My name is Harrison Eilers, and I’m an environment and technical artist from Houston, Texas. My passion for game development began at a younger age when I started to mod games like The Lord of the Rings: The Battle for Middle-earth, and Oblivion, though I did not realize it would be a viable career path until I attend summer courses at Savannah College of Art and Design. A year after that, I was accepted into the school where I focused mainly on environment art.
After graduating in June of 2017, I began the arduous journey of finding my first job. In November of that year, I joined the team working on Escalation 1985 as a material and texture artist utilizing mostly Substance Designer. In April of 2018, I worked on an unannounced title as a freelance environment artist with Macktek LLC. And this June, I began working for Brain Zoo Studios as an Unreal Engine technical artist. I work on anything from creating tools and shaders to set dressing and lighting.
When I have free time, I enjoy creating tools in Unreal Engine, Substance Painter or Designer. I have always been drawn to efficiency, and I believe that is why I enjoy the role of a technical artist so much. Currently, I am learning SpeedTree, so that I can familiarize myself with the workflow and find ways to improve the rendering of foliage in the engine.

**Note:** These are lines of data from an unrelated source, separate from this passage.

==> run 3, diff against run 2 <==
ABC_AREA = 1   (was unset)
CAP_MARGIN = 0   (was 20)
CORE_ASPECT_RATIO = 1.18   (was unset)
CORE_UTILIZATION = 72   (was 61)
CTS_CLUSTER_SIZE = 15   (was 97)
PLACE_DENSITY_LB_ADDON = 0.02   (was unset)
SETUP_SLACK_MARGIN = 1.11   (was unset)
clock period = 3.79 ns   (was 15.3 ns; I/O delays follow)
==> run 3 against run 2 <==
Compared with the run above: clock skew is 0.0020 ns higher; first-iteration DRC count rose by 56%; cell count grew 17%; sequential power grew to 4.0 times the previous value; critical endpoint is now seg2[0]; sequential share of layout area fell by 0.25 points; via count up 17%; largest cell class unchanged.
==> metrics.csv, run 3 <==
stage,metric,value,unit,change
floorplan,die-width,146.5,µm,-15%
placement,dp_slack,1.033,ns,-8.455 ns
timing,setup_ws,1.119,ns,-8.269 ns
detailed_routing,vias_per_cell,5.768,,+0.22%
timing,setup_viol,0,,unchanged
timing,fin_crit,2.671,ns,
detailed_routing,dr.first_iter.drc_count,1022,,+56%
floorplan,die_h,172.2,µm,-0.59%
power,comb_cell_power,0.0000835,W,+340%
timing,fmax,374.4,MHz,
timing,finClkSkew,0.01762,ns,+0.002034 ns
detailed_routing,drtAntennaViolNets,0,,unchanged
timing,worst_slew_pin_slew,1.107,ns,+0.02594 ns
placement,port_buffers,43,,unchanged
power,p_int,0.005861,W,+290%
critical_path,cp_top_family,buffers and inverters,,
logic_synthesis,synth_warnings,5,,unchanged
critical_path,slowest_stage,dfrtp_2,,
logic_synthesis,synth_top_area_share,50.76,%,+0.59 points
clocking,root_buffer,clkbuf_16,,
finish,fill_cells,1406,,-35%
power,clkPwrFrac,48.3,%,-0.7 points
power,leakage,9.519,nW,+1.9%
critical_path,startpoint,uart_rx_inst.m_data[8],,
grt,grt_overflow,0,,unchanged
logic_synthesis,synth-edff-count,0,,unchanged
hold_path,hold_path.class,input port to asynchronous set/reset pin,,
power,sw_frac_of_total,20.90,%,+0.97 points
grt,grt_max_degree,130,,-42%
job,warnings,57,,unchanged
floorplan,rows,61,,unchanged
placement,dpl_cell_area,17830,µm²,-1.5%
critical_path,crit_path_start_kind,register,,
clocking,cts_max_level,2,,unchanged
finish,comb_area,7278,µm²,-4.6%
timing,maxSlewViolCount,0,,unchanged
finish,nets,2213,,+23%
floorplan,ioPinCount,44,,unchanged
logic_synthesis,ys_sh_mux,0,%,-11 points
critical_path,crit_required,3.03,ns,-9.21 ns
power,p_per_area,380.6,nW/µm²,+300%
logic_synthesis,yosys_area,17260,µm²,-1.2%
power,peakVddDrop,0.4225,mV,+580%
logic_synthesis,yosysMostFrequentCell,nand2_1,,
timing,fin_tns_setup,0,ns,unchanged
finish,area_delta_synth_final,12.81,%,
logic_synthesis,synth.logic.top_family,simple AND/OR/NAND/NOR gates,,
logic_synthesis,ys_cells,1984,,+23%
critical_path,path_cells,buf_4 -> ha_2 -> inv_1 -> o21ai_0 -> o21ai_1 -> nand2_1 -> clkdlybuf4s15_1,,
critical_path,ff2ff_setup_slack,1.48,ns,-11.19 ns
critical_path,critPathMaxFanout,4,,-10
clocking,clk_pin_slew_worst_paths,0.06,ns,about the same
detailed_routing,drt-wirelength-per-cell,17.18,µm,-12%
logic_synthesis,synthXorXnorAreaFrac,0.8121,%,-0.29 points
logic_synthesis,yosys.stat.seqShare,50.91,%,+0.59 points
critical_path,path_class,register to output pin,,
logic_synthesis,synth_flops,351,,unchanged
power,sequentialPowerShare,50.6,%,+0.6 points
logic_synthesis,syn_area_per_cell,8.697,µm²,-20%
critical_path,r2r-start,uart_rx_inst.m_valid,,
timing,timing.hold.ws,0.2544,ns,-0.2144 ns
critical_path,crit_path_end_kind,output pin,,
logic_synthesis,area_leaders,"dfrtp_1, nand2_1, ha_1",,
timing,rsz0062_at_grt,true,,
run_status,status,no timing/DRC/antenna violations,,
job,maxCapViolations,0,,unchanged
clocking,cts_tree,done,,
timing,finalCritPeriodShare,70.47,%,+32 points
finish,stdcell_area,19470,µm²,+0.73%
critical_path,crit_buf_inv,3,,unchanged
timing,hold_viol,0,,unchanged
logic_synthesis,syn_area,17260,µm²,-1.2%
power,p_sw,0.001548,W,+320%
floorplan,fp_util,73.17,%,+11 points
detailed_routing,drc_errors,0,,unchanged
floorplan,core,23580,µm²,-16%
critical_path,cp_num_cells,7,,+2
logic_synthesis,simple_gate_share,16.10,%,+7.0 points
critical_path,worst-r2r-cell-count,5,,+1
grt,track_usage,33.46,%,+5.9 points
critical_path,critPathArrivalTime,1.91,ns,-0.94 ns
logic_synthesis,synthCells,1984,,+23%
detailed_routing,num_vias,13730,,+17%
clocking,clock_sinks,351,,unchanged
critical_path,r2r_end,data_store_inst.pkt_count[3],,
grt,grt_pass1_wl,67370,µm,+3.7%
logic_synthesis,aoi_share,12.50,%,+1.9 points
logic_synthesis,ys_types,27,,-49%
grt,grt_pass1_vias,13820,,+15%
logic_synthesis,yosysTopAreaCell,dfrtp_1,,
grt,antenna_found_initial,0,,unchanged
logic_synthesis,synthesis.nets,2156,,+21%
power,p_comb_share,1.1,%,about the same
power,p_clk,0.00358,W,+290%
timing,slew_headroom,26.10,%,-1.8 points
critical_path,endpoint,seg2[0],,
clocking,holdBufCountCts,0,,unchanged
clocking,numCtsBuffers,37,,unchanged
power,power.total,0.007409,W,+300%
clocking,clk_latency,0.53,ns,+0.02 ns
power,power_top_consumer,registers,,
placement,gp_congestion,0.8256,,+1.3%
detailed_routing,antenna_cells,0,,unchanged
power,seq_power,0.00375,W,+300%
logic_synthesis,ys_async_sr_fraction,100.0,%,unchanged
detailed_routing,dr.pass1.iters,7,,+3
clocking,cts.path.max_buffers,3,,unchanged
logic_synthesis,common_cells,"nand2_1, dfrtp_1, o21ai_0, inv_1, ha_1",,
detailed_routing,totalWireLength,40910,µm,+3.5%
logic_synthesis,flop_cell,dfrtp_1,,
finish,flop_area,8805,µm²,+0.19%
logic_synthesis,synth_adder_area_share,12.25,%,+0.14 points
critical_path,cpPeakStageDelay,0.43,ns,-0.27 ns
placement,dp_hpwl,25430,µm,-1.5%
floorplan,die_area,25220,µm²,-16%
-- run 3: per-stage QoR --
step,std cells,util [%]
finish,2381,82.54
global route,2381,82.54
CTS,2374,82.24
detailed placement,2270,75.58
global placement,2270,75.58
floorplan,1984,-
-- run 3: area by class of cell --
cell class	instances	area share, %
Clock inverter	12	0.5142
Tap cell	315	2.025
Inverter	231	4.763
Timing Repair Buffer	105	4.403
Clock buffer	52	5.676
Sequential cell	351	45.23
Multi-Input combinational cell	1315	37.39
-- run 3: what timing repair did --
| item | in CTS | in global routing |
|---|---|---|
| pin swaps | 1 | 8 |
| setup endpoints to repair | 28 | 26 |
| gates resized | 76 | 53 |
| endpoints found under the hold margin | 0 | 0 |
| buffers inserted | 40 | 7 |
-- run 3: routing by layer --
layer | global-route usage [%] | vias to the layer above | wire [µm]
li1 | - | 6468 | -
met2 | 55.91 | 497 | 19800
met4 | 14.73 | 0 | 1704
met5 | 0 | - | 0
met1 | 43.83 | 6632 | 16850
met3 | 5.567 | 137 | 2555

Physically Based Rendering
Physically Based Rendering (PBR) is a method of shading and rendering that provides a more accurate representation of how light interacts with surfaces. PBR removes the guesswork of certain aspects of material creation, such as specularity, which is based on physically accurate formulas. The materials will also look accurate in all lighting situations, and allow for a consistent workflow for the artist.
In Unreal Engine 4, we use a metallic and roughness workflow. The texture maps specific to this workflow are base color, metallic, and roughness. In UE4, we do not actually have control of the specular values of metallic materials, and for most dielectric materials (non-metallic) a specular value of 0.5 will work. These specular values are hardcoded into the shader for metallic objects and cannot be changed. This minimizes inaccuracies caused by the user, but can also cause frustrations if you want full control over the shader for specific cases.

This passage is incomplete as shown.